The Pepper E3 Ligase CaGIR1 Acts as a Negative Regulator of Drought Response via Controlling CaGRAS1 Stability

ABSTRACT The ubiquitin‐proteasome pathway modulates protein stability, which impacts plant responses to abiotic stresses, such as drought. Our previous study reported that the pepper GRAS‐type transcription factor CaGRAS1 plays a positive role in drought resistance. However, the mechanism by which drought stress affects CaGRAS1 protein stability remains unknown. Here, we identified Capsicum annuum CaGRAS1 ‐Interacting RING‐type E3 ligase 1 (CaGIR1) through yeast two‐hybrid analysis. The interaction between these two proteins was confirmed by both in vitro and in vivo assays, and interaction occurred in both the nucleus and cytoplasm, consistent with their subcellular localisation. In ubiquitination assays, CaGIR1 was shown to have ubiquitin E3 ligase activity, which is dependent on its RING domain. CaGIR1 also directly ubiquitinated CaGRAS1 in vitro and in vivo, and CaGRAS1 protein stability negatively correlated with CaGIR1 expression levels. In contrast to CaGRAS1, CaGIR1 was found to play a negative role in drought resistance.
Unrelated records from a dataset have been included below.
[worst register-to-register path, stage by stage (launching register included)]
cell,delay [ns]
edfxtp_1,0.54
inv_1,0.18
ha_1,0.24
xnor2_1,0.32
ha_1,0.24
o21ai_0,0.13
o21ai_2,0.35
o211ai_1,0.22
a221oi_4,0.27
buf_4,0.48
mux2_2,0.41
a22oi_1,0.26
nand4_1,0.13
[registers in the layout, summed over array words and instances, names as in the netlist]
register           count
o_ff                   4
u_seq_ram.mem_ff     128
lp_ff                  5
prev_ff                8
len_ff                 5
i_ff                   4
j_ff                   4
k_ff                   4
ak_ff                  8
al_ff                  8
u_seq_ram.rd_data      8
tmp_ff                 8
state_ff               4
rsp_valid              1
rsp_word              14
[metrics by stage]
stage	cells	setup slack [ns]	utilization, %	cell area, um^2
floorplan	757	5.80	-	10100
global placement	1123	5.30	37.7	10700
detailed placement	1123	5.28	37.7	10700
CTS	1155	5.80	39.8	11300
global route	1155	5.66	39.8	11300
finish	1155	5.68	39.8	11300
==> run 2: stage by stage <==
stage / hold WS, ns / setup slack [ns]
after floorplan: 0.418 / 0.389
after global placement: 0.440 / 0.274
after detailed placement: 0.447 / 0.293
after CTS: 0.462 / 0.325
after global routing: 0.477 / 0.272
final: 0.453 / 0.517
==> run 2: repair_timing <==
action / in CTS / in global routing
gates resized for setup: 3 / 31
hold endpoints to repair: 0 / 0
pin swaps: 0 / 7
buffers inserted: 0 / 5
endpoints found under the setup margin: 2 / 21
Phenotypic assays revealed that the silencing of CaGIR1 in pepper resulted in enhanced drought resistance through the modulation of stomatal responses and drought‐responsive marker gene expression, whereas CaGIR1 overexpression led to the opposite results in Arabidopsis. Overall, our findings suggest that CaGIR1 negatively modulates ABA and drought responses by triggering CaGRAS1 protein degradation.